I've been fooling around with problem 7 from project Euler and I noticed that two of my prime finding methods are very similar but run at very different speeds.
#!/usr/bin/env python3
import timeit
def lazySieve (num_primes):
if num_primes == 0: return []
primes = [2]
test = 3
while len(primes) < num_primes:
sqrt_test = sqrt(test)
if all(test % p != 0 for p in primes[1:]): # I figured this would be faster
primes.append(test)
test += 2
return primes
def betterLazySieve (num_primes):
if num_primes == 0: return []
primes = [2]
test = 3
while len(primes) < num_primes:
for p in primes[1:]: # and this would be slower
if test % p == 0: break
else:
primes.append(test)
test += 2
return primes
if __name__ == "__main__":
ls_time = timeit.repeat("lazySieve(10001)",
setup="from __main__ import lazySieve",
repeat=10,
number=1)
bls_time = timeit.repeat("betterLazySieve(10001)",
setup="from __main__ import betterLazySieve",
repeat=10,
number=1)
print("lazySieve runtime: {}".format(min(ls_time)))

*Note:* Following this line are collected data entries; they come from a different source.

This is an optimization exercise on Yosys and OpenROAD, whose aim is small area and a short achievable clock period, not a production implementation. Where RTL was checked, it was by simulation tests only, not by an equivalence proof against the original.

== willow ==
==> flow/design.v <==
module mem_responder_top (
    input  logic       clk,
    input  logic       rst,
    input  logic       req,
    input  logic       we,
    input  logic [7:0] addr,
    input  logic [7:0] wdata,
    output logic [7:0] rdata,
    output logic       ack,
    output logic       err,
    output logic       busy
);
    mem_responder #(.DW(8), .AW(8), .DEPTH(200), .WAIT(2)) u_resp (
        .clk(clk), .rst(rst), .req(req), .we(we), .addr(addr), .wdata(wdata),
        .rdata(rdata), .ack(ack), .err(err), .busy(busy));
endmodule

print("betterLazySieve runtime: {}".format(min(bls_time)))
This runs with the following output:
lazySieve runtime: 4.931611961917952
betterLazySieve runtime: 3.7906006319681183
And unlike this question, I don't simply want the returned value of any/all.
Is the return from all()
so slow that if overrides it's usage in all the but most niche of cases? Is the for-else
break somehow faster than the short circuited all()?
What do you think?
Edit: Added in square root loop termination check suggested by Reblochon Masque
Update: ShadowRanger's answer was correct.
After changing
all(test % p != 0 for p in primes[1:])
to
all(map(test.__mod__, primes[1:]))
I recorded the following decrease in runtime:
lazySieve runtime: 3.5917471940629184
betterLazySieve runtime: 3.7998314710566774
Edit: Removed Reblochon's speed up to keep the question clear. Sorry man.